Inferring YOLOv8 using SAHI technology In the last section of this article, the pre-trained YOLOv8-S model is used to infer object detection on images. We will also look at side-by-side comparisons between small object detection results obtained without and with SAHI. There is a download link to the laptop used in this experiment.
Model initialization
detection_model =AutoDetectionModel.from_pretrained(
model_type='yolov8',
model_path=yolov8_model_path,
confidence_threshold=0.3
In the above code snippet, detection\ymodel has been initialized. In this experiment, the “Model Type” is yolov8, the “Model Path” points to the directory where the model is saved, and the default “Confidentiality Threshold” is set to 0.2. If you have a machine with an NVIDIA GPU, you can enable CUDA acceleration by changing the “device” flag to “uda:0”; otherwise, leave it as “pu”. But keep in mind that inference may be slower.
Perform slice inference
Slicing parameters like “Slice Height”, “Slice Width”, “Overlap Height Ratio”, “Overlay Width Ratio” need to be mentioned according to the size of the input image. This is mostly a trial and error process, as no default value is best for all types of images. As the number of slices increases, more computing power is required. This is undoubtedly where CUDA acceleration helps the most.
"demo_data/small-vehicles1.jpeg",
detection_model,
slice_height=512,
slice_width=512,
overlap_height_ratio=0.2,
Visual prediction objects
By using the following code you can view the detected objects in the input image. Additionally, you can export the output image with detections. The code snippet shown below reads the input image, performs preprocessing, and displays the output using the visualize_object_predections() method. Object labels have been hidden for better visualization.

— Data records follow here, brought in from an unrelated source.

===== config.mk =====
export PLATFORM = sky130hd
export DESIGN_NAME = bcd_button_counter
export DESIGN_NICKNAME = d
export VERILOG_FILES = /design/src/rtl/bcd_button_counter.sv
export SDC_FILE = /design/constraint.sdc
export NUM_CORES = 1
export LEC_CHECK = 0
export BUFFER_PORTS_ARGS = -buffer_cell sky130_fd_sc_hd__buf_2
export CAP_MARGIN = 20
export CORE_UTILIZATION = 42
export CTS_CLUSTER_SIZE = 28
export DETAILED_ROUTE_END_ITERATION = 6
export GPL_TIMING_DRIVEN = 0
export HOLD_SLACK_MARGIN = 0.03
export MAX_ROUTING_LAYER = met4
export RECOVER_POWER = 100
export SYNTH_ARGS = -nofsm -noshare
export SYNTH_HDL_FRONTEND = slang
export SYNTH_SLANG_ARGS = --single-unit

===== constraint.sdc =====
create_clock -name clk -period 2.1 [get_ports clk]
set_input_delay 0.63 -clock clk [delete_from_list [all_inputs] [get_ports clk]]
set_output_delay 0.63 -clock clk [all_outputs]
set_load 0.01 [all_outputs]

===== src/rtl/bcd_button_counter.sv =====
// Two debounced pushbuttons step a pair of 4-digit packed-BCD counters in
// opposite directions; feeds the dual 7-segment display controller.
module bcd_button_counter #(
    parameter int          DEBOUNCE_CYCLES = 1000000,
    parameter logic [15:0] A_INIT          = 16'h0000,
    parameter logic [15:0] B_INIT          = 16'h9999
) (
    input  logic        clk,
    input  logic        rst,
    input  logic        btn_up,
    input  logic        btn_down,
    input  logic        clear,
    output logic [15:0] digits_A,
    output logic [15:0] digits_B,
    output logic        step_pulse
);
    localparam int CW = (DEBOUNCE_CYCLES > 2) ? $clog2(DEBOUNCE_CYCLES) : 1;
    localparam logic [CW-1:0] CNT_LAST = CW'(DEBOUNCE_CYCLES - 1);

    // index 0 = up, index 1 = down
    logic [1:0]    btn_m, btn_s, btn_db, db_prev, press;
    logic [CW-1:0] cnt [2];

    logic [15:0] next_a, next_b;
    logic        next_step;

    function automatic logic [15:0] bcd_inc(input logic [15:0] v);
        logic c;
        c = 1'b1;
        for (int i = 0; i < 4; i++) begin
            if (c) begin
                if (v[4*i +: 4] == 4'd9) v[4*i +: 4] = 4'd0;
                else begin
                    v[4*i +: 4] = v[4*i +: 4] + 4'd1;
                    c = 1'b0;
                end
            end
        end
        return v;
    endfunction

    function automatic logic [15:0] bcd_dec(input logic [15:0] v);
        logic b;
        b = 1'b1;
        for (int i = 0; i < 4; i++) begin
            if (b) begin
                if (v[4*i +: 4] == 4'd0) v[4*i +: 4] = 4'd9;
                else begin
                    v[4*i +: 4] = v[4*i +: 4] - 4'd1;
                    b = 1'b0;
                end
            end
        end
        return v;
    endfunction

    // Sync, debounce and rising-edge press detect for both buttons.
    always_ff @(posedge clk) begin
        if (rst) begin
            btn_m   <= '0;
            btn_s   <= '0;
            btn_db  <= '0;
            db_prev <= '0;
            press   <= '0;
            for (int i = 0; i < 2; i++) cnt[i] <= '0;
        end else begin
            btn_m   <= {btn_down, btn_up};
            btn_s   <= btn_m;
            db_prev <= btn_db;
            press   <= btn_db & ~db_prev;
            for (int i = 0; i < 2; i++) begin
                if (btn_s[i] == btn_db[i]) begin
                    cnt[i] <= '0;
                end else if (cnt[i] == CNT_LAST) begin
                    btn_db[i] <= btn_s[i];
                    cnt[i]    <= '0;
                end else begin
                    cnt[i] <= cnt[i] + 1'b1;
                end
            end
        end
    end

    always_comb begin
        next_a    = digits_A;
        next_b    = digits_B;
        next_step = 1'b0;
        if (clear) begin
            next_a = A_INIT;
            next_b = B_INIT;
        end else if (press == 2'b01) begin
            next_a    = bcd_inc(digits_A);
            next_b    = bcd_dec(digits_B);
            next_step = 1'b1;
        end else if (press == 2'b10) begin
            next_a    = bcd_dec(digits_A);
            next_b    = bcd_inc(digits_B);
            next_step = 1'b1;
        end
    end

    always_ff @(posedge clk) begin
        if (rst) begin
            digits_A   <= A_INIT;
            digits_B   <= B_INIT;
            step_pulse <= 1'b0;
        end else begin
            digits_A   <= next_a;
            digits_B   <= next_b;
            step_pulse <= next_step;
        end
    end
endmodule


==> impl_metrics.toml, run 1 <==
[outcome]
status = "finished, final reports clean"

[worst_setup_path]
cp_num_buf_inv = 1
crit_chain = "nand3_2, or4_1, buf_2, or4_1, a21oi_1"
path_class = "flop to flop"
cp_slowest_stage_delay_ns = 0.51
required_ns = 2.29
crit_family = "simple AND/OR/NAND/NOR gates"
crit_top_cell = "or4_1"
cp_data_arrival_time_ns = 2.20
critPathSlowestCell = "or4_1"
cp_max_fo = 10
start_kind = "flop"
critPathCaptureType = "flop"

[sta]
whs_ns = 0.382
relSlewSlack_pct = 53.9
tightest_slew_ns = 0.691
finalCritPeriodShare_pct = 95.8
finalHoldViolCount = 0
fin_skew_ns = 0.00765
report.final.slew_viol_count = 0
period_needed_ns = 2.01
finalSetupViolations = 0
layout_setup_ws_ns = 0.0882
finalSetupTns_ns = 0
fmax_mhz = 497

[placement]
portBuffers = 37
gp_congestion = 0.855
dp_hpwl_um = 8080
pre_cts_ws_ns = -0.290
place_inst = 789

[pwr]
peakVddDrop_uv = 377
p_leak_uw = 0.00199
powerDensity_nw_per_um2 = 597

[drt]
wl_per_cell_um = 14.1
vias = 4459
vias_per_cell = 5.48
ant_nets = 0
drt_pass1_iterations = 5
drc = 0
wl_um = 11500
drt_iter0_markers = 303

[synth]
netlist_instances = 570
postSynth.asyncResetShare_pct = 0
yosysWarnings = 0
yosysMostFrequentCell = "nor2_1"
syn_area_um2 = 4950
synth_edf_count = 40
syn_area_per_cell_um2 = 8.68
ys_seq_elements = 83
yosys-top-cells-area = "edfxtp_1 24%, dfxtp_1 17%, xnor2_1 4.1%"
ys.flop_type = "dfxtp_1"
post_synth_most_frequent_cells = "53 x nor2_1, 43 x dfxtp_1, 40 x edfxtp_1, 40 x o21ai_0"
synth_largest_area_cell = "edfxtp_1"
ys_seq_area_share_pct = 41.7
ys_types = 64
synth_top_area_share_pct = 24.3

[global_routing]
grt_pass1_wl_um = 19000
grt_pass1_vias = 4085
grt-ovfl-total = 0
antenna_found_initial = 0
grt_max_degree = 13
grt.total_usage_pct = 19.6

[clock_tree]
clock_latency_ns = 0.35
clock_sinks = 83
cts_hold_buf = 0
cts.clk_slew.worst_paths_ns = 0.06
root_buffer = "clkbuf_16"
cts_tree = "built"
cts_buffer_depth = 2
cts_buffers = 9
htreeDepth = 3

[floorplanning]
dieHeight_um = 111
dieArea_um2 = 12200
io-pin-count = 38
core_um2 = 11500
die_x_um = 111
start_util_pct = 43.1
core.rowCount = 39

[final_layout]
final_cells = 813
drive_gt1_share_pct = 7.76
final_nets = 673
antenna-diode-count = 0
area_growth_pct = 17.9

[run]
drv_cap = 0

[worst_hold_path]
hold_class = "flop to flop"
## logic make-up (layout without fill, tap and decap cells)
| group | Yosys count | count (layout) | synth area share [%] |
|---|---|---|---|
| fa+ha+maj | 3 | 3 | 0.759 |
| flops | 83 | 83 | 41.7 |
| simple gates | 237 | 237 | 27.1 |
| buf+inv | 61 | 122 | 4.83 |
| compound gates | 142 | 142 | 17.9 |
| xor+xnor | 41 | 41 | 7.26 |
| mux | 2 | 2 | 0.405 |
| other cells | 1 | 40 | 0.0758 |
## cell usage in the layout (no fill, tap or decap), drive strengths merged, types with 5 or more instances in the layout
| master | Yosys | final |
|---|---|---|
| clkbuf | 38 | 87 |
| nor2 | 53 | 53 |
| o21ai | 44 | 44 |
| dfxtp | 43 | 43 |
| edfxtp | 40 | 40 |
| conb | 1 | 40 |
| a21oi | 38 | 38 |
| nand2 | 24 | 24 |
| nand3 | 24 | 24 |
| xnor2 | 23 | 23 |
| nor2b | 20 | 20 |
| or3 | 20 | 20 |
| xor2 | 18 | 18 |
| buf | 8 | 18 |
| inv | 15 | 15 |
| nand4 | 11 | 11 |
| nor3 | 11 | 11 |
| and3 | 10 | 10 |
| nand2b | 9 | 9 |
| or4 | 9 | 9 |
| o31ai | 8 | 8 |
| nor4 | 8 | 8 |
| a31oi | 7 | 7 |
| nand3b | 6 | 6 |
| nor4b | 6 | 6 |
| nor3b | 5 | 5 |
| and2 | 5 | 5 |
## metrics by stage
| step | cell area (um^2) | utilization (%) | total power, uW |
|---|---|---|---|
| 2_1_floorplan | 5090 | - | 1870 |
| 3_3_place_gp | 5460 | 47.6 | 1900 |
| 3_5_place_dp | 5460 | 47.6 | 1900 |
| 4_1_cts | 5780 | 50.4 | 3520 |
| 5_1_grt | 5830 | 50.9 | 3610 |
| 6_report | 5830 | 50.9 | 3480 |
## cell type report
class                      instances  area [um^2]
tap                              143          179
fill                            1127         5630
buffer                            45          203
clock inverter                     2         33.8
inverter                          15         56.3
multi-input combinational        465         2830
sequential                        83         2060
clock buffer                      14          264
timing repair buffer              46          210
## report_power, final
group / internal [uW] / leakage, uW / switching, uW
combinational: 41.8 / 0.00109 / 67.2
clock: 984 / 0.000145 / 620
sequential: 1730 / 0.000760 / 37.5
total: 2760 / 0.00199 / 724
## worst register-to-register path, delay by kind of cell, from the launching register on
kind	cells	cell delay [ns]
AO/OA/AOI/OAI	1	0.17
AND/OR/NAND/NOR	3	1.06
buffers and inverters	1	0.18
flip-flops	1	0.43
## worst paths after layout
check,depth (start not counted),to,startpoint,slack (ns)
worst max-delay path,5,cnt[1][17]$_SDFFCE_PN0P_,cnt[1][6]$_SDFFCE_PN0P_,0.09
worst min-delay path,1,press[0]$_SDFF_PP0_,db_prev[0]$_SDFF_PP0_,0.38
worst max register to register,5,cnt[1][17]$_SDFFCE_PN0P_,cnt[1][6]$_SDFFCE_PN0P_,0.09
worst min register to register,1,press[0]$_SDFF_PP0_,db_prev[0]$_SDFF_PP0_,0.38
## repair_timing
item	4_1_cts	5_1_grt
resized for setup	9	22
buffers inserted	0	9
setup endpoints to repair	40	61
gates cloned	0	0
pin swaps	0	2
## routing by layer
layer,GRT usage (%),vias to the layer above,part of all wire [%]
li1,-,2263,-
met1,24.0,2094,47
met2,31.0,89,48
met3,3.40,13,3.8
met4,9.96,0,1.7
met5,-,-,0
## state kept, by name, indices dropped and copies added, names as in the netlist
register    flops
digits_A       16
step_pulse      1
db_prev         2
cnt            40
press           2
digits_B       16
btn_m           2
btn_db          2
btn_s           2
(Power assumes the default switching activity.)
==> run 2: changes to the inputs <==
--- a/config.mk
+++ b/config.mk
@@ -8,6 +8,7 @@
 export BUFFER_PORTS_ARGS = -buffer_cell sky130_fd_sc_hd__buf_2
 export CAP_MARGIN = 20
 export CORE_UTILIZATION = 42
+export CTS_BUF_LIST = sky130_fd_sc_hd__clkbuf_8
 export CTS_CLUSTER_SIZE = 28
 export DETAILED_ROUTE_END_ITERATION = 6
 export GPL_TIMING_DRIVEN = 0
==> run 2 against run 1 <==
  * Global-route usage is 0.19 points higher
  * Fmax about the same
  * Register-to-register slack hardly changed
  * First-iteration DRC count shrank 12%
  * Critical path type unchanged
  * Critical endpoint is now cnt[1][18]$_SDFFCE_PN0P_
==> impl_metrics.toml, run 2 (synthesis results as in run 1) <==
[pwr]
peakVddDrop_uv = 307
combPwrFrac_pct = 3.5
power_frac_clock_pct = 38.9
swShare_pct = 22.7
finalPower_uw = 3070
sequentialPowerShare_pct = 57.6
p_int_uw = 2370
powerDensity_nw_per_um2 = 534
p_leak_uw = 0.00196
p_switching_uw = 696

[sta]
fin_skew_ns = 0.0127
whs_ns = 0.372
period_needed_ns = 2.01
finalSetupViolations = 0
finalCritPeriodShare_pct = 95.9
report.final.slew_viol_count = 0
layout_setup_ws_ns = 0.0865
relSlewSlack_pct = 55.4
tightest_slew_ns = 0.669
finalHoldViolCount = 0
finalSetupTns_ns = 0
fmax_mhz = 497

[clock_tree]
clock_latency_ns = 0.38
clock_sinks = 83
cts_buffers = 9
htreeDepth = 3
cts.clk_slew.worst_paths_ns = 0.09
cts_tree = "built"
cts_hold_buf = 0
cts_buffer_depth = 2
root_buffer = "clkbuf_8"

[final_layout]
fin_area_um2 = 5740
layout_commonest_cell = "clkbuf_1"
area_growth_pct = 16.1
layout_common_cells = "60 x clkbuf_1, 53 x nor2_1, 43 x dfxtp_1"
drive_gt1_share_pct = 7.91
antenna-diode-count = 0
largest_register = "cnt"
top_regs = "cnt x40, digits_A x16, digits_B x16"
fill_cells = 1126
final_nets = 673
largest_register_ff_count = 40

[floorplanning]
core.rowCount = 39
io-pin-count = 38
dieArea_um2 = 12200
die_x_um = 111
core_um2 = 11500
start_util_pct = 43.1
dieHeight_um = 111

[placement]
dpl_cell_area_um2 = 5460
dp_hpwl_um = 8080
pre_cts_ws_ns = -0.290
portBuffers = 37
gp_congestion = 0.855

[worst_setup_path]
cp_max_fo = 5
path_class = "flop to flop"
required_ns = 2.33
start_kind = "flop"
critPathCaptureType = "flop"
cp_data_arrival_time_ns = 2.24

[global_routing]
grt_pass1_vias = 4090
grt_max_degree = 13
grt_pass1_wl_um = 19100
grt.total_usage_pct = 19.8
grt-ovfl-total = 0
antenna_found_initial = 0

[run]
drv_cap = 0

[drt]
wl_per_cell_um = 14.2
ant_nets = 0
vias = 4441
wl_um = 11500
drc = 0
drt_pass1_iterations = 4
drt_iter0_markers = 268
vias_per_cell = 5.46

[outcome]
status = "finished, final reports clean"

[worst_hold_path]
hold_class = "flop to flop"
==> run 2: cell count changes in the layout (fill, tap and decap cells not counted), sizes merged <==
cell    delta
inv        +3
clkbuf     -6
buf        +3
==> run 2: stage by stage <==
step           cells  util, %
6_report         813     50.1
5_1_grt          813     50.1
4_1_cts          805     49.5
3_5_place_dp     789     47.6
3_3_place_gp     789     47.6
2_1_floorplan    609        -
==> run 2: worst max-delay path, stage by stage (launching register included) <==
cell and delay (ns):
edfxtp_1 0.40, ha_1 0.26, nand4_1 0.20, or3_4 0.47, or4_1 0.40, a21oi_1 0.15
==> run 2: final cells by class <==
| type | count | area (um^2) | area share (%) |
|---|---|---|---|
| buffer | 45 | 200 | 3.49 |
| clock buffer | 11 | 151 | 2.64 |
| clock inverter | 5 | 45.0 | 0.784 |
| inverter | 15 | 56.3 | 0.980 |
| multi-input combinational | 465 | 2840 | 49.4 |
| sequential | 83 | 2060 | 35.9 |
| tap | 143 | 179 | 3.11 |
| timing repair buffer | 46 | 210 | 3.66 |
==> run 2: what timing repair did <==
action / in CTS / in global routing
resized for setup: 11 / 23
buffers inserted: 0 / 9
pin swaps: 0 / 4
endpoints found under the setup margin: 40 / 60
==> run 2: path summary, 6_finish.rpt <==
path	start	to	slack (ns)	cells past startpoint
worst max-delay path	cnt[1][0]$_SDFFCE_PN0P_	cnt[1][18]$_SDFFCE_PN0P_	0.09	5
worst min-delay path	db_prev[0]$_SDFF_PP0_	press[0]$_SDFF_PP0_	0.37	1
worst max register to register	cnt[1][0]$_SDFFCE_PN0P_	cnt[1][18]$_SDFFCE_PN0P_	0.09	5
worst min register to register	db_prev[0]$_SDFF_PP0_	press[0]$_SDFF_PP0_	0.37	1
==> run 2: power by group through the flow <==
stage                     sequential (uW)  combinational (uW)  clock (uW)
after floorplan                      1790                75.8           0
after global placement               1800                99.0           0
after detailed placement             1800                 100           0
after CTS                            1770                 101        1230
after global routing                 1770                 122        1280
final                                1770                 108        1190
==> run 2: per-layer routing <==
layer  global-route usage [%]  vias to the layer above  part of all wire, %  routed length [um]
met5                        -                        -                    0                   0
met4                     9.78                        0                  1.8                 208
met3                     3.46                       15                  2.9                 338
met2                     31.7                       72                   48                5480
met1                     24.0                     2096                   48                5510
li1                         -                     2258                    -                   -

This is done using the “hide_labels” parameter.
img =cv2.imread("demo_data/cars.jpg", cv2.IMREAD_UNCHANGED)
img_converted =cv2.cvtColor(img, cv2.COLOR_BGR2RGB)
numpydata =asarray(img_converted)
visualize_object_predictions(
numpydata,
object_prediction_list=result.object_prediction_list,
hide_labels=1,
Inference results
Conclusion
The introduction of the Slice-Assisted Hyper-Inference (SAHI) framework marks a major breakthrough in small target detection. With its innovative pipeline, seamless integration with any object detector, and significant performance improvements, SAHI revolutionizes the way we detect and identify small objects. Through extensive experimental evaluation of Visdrone and the xView dataset, SAHI has demonstrated its effectiveness in improving the average object detection accuracy (AP) of various detectors without modification. Slicing-assisted fine-tuning technology further improves detection accuracy, resulting in substantial aggregation in AP. The potential of SAHI to significantly improve object detection performance cannot be overstated. Its versatility and ability to adapt to different scenarios make it a game-changer in the field of computer vision.